#### What is being asked
While reading through the material below, copy each line that holds the word "collecting".

──────

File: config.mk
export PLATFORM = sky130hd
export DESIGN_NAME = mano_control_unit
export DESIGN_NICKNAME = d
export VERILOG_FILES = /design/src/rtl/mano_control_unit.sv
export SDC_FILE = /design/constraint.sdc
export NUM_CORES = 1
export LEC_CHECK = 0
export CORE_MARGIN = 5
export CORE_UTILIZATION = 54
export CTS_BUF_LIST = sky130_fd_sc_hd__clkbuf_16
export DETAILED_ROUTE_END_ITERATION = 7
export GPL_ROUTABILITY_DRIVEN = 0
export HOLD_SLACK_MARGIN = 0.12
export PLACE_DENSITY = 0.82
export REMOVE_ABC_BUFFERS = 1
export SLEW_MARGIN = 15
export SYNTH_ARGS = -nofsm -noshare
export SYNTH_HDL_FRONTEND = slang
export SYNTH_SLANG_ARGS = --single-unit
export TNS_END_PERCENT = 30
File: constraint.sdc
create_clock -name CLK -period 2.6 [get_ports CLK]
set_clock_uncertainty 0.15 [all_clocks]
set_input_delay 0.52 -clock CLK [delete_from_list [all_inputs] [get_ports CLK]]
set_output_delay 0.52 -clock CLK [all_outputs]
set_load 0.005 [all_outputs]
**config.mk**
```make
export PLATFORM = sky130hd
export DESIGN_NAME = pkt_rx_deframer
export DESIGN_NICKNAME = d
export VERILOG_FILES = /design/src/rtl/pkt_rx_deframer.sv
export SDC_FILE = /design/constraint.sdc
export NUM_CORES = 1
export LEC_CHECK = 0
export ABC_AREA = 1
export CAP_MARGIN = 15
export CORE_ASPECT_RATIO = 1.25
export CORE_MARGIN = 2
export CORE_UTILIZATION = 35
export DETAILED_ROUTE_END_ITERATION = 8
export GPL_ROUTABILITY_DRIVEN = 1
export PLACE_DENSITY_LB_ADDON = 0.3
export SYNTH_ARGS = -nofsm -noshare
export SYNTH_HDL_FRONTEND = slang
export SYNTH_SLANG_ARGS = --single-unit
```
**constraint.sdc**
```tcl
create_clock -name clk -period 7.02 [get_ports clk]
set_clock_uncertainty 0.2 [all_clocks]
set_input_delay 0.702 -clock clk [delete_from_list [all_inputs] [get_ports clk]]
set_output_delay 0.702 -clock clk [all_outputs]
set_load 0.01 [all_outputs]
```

──────

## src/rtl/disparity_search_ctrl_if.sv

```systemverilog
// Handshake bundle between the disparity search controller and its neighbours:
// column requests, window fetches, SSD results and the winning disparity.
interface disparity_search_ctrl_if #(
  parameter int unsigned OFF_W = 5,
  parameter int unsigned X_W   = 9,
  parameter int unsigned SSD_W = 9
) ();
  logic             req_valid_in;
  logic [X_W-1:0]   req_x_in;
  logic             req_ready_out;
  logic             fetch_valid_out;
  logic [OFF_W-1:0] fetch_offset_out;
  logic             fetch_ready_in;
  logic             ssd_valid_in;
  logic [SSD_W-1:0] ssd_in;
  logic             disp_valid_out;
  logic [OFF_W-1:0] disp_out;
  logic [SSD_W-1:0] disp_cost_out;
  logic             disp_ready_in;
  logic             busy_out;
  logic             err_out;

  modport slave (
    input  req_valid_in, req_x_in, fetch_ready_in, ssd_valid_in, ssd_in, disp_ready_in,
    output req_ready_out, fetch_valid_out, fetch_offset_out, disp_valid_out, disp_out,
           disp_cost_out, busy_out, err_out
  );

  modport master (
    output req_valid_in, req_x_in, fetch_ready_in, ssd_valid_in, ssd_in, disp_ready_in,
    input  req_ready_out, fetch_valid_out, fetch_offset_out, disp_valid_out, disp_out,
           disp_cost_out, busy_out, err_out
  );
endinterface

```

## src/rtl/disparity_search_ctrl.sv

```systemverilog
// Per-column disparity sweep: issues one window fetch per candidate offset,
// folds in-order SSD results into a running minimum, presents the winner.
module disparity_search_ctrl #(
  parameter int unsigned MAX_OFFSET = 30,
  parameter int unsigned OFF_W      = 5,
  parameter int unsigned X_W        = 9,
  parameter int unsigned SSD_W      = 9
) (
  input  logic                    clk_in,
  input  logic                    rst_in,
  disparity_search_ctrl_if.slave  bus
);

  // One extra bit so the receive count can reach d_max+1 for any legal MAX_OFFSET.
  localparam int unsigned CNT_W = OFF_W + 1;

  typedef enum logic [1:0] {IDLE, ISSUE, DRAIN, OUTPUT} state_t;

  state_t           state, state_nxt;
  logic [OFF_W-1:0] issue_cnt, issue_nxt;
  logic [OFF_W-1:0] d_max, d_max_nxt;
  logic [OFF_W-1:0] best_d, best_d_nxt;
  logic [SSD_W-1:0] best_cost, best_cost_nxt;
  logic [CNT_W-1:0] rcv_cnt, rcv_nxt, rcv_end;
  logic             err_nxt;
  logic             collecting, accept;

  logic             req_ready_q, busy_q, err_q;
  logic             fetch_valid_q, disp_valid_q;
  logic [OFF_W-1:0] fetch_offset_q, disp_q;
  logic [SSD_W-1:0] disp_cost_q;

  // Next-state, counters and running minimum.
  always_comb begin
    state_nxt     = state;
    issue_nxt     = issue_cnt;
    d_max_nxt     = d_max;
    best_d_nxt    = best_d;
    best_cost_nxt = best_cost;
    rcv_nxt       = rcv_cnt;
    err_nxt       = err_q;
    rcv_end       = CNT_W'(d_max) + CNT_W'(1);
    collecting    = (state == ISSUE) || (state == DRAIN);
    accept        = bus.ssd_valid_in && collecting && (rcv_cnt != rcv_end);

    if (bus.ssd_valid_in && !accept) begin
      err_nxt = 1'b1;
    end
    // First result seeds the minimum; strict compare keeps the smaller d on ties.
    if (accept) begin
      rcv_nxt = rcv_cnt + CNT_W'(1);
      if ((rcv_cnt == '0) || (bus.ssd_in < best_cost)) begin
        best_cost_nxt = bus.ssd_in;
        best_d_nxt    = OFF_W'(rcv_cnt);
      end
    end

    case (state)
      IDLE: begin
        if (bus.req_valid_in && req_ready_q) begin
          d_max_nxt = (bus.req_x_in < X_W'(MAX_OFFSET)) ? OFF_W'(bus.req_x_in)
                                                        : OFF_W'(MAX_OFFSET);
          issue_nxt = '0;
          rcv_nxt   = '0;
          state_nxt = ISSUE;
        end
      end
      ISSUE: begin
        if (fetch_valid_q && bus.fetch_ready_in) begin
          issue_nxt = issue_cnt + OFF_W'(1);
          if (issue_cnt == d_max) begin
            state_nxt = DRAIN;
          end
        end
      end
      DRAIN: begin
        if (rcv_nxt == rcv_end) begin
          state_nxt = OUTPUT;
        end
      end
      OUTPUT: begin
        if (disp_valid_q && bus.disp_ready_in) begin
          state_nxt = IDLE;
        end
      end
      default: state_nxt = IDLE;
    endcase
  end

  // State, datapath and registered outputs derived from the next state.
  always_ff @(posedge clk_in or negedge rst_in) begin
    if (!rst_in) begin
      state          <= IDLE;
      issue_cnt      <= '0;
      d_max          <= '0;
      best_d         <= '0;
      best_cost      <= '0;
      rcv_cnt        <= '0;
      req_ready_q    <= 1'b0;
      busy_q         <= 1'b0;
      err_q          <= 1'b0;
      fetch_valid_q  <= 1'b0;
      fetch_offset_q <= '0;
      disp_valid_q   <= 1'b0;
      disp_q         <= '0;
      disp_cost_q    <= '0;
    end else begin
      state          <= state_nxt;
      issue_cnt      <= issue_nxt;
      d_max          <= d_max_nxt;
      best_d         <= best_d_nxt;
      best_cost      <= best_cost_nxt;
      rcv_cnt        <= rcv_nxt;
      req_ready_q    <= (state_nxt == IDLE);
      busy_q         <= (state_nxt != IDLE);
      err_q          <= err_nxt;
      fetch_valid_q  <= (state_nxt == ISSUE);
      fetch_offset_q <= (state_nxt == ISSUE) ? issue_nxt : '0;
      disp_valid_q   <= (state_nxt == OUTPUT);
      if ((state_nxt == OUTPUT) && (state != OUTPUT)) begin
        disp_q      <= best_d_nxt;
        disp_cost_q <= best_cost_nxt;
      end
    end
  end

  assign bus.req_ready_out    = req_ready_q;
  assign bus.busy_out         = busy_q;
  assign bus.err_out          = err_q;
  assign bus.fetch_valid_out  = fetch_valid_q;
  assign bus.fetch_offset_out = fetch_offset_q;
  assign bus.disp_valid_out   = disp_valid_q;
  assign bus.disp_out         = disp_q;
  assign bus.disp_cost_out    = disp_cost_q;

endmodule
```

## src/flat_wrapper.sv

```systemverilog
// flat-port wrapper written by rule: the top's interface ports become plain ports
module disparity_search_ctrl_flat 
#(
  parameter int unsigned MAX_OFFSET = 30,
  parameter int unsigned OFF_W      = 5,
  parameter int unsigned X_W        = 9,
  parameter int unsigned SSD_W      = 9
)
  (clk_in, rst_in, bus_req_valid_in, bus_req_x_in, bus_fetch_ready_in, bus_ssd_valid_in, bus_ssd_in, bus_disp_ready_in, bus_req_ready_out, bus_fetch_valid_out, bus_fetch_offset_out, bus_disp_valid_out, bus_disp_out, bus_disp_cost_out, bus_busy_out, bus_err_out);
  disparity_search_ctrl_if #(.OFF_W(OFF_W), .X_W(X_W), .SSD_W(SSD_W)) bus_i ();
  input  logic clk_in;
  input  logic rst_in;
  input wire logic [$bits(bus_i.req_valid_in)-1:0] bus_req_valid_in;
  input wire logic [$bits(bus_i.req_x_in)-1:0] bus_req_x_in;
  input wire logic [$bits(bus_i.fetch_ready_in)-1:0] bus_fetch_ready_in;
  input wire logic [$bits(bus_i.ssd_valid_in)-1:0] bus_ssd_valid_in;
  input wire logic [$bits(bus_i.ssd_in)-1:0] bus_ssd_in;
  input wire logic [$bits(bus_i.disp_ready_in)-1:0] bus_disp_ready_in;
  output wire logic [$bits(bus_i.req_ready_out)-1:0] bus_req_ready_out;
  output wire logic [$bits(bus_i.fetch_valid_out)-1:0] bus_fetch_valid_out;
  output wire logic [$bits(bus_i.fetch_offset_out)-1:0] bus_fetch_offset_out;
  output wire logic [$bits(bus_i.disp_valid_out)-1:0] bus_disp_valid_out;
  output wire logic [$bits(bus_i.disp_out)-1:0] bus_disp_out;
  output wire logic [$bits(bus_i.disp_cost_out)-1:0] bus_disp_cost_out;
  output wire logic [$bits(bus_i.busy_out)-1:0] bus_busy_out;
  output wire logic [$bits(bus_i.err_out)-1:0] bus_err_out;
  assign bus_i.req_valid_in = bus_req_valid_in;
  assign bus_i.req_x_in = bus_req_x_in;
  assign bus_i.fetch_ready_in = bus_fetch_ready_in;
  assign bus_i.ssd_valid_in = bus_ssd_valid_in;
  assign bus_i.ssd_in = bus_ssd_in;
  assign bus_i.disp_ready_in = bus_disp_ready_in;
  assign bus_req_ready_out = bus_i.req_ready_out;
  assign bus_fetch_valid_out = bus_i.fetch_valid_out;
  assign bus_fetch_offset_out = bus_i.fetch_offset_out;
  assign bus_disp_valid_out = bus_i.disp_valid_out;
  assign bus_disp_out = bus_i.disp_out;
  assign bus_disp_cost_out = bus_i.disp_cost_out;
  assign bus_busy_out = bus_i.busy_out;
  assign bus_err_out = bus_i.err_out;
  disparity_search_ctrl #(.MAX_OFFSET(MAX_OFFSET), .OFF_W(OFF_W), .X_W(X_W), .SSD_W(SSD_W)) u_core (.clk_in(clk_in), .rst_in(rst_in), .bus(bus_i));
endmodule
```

──────

#### Response area
  logic             collecting, accept;
    collecting    = (state == ISSUE) || (state == DRAIN);
    accept        = bus.ssd_valid_in && collecting && (rcv_cnt != rcv_end);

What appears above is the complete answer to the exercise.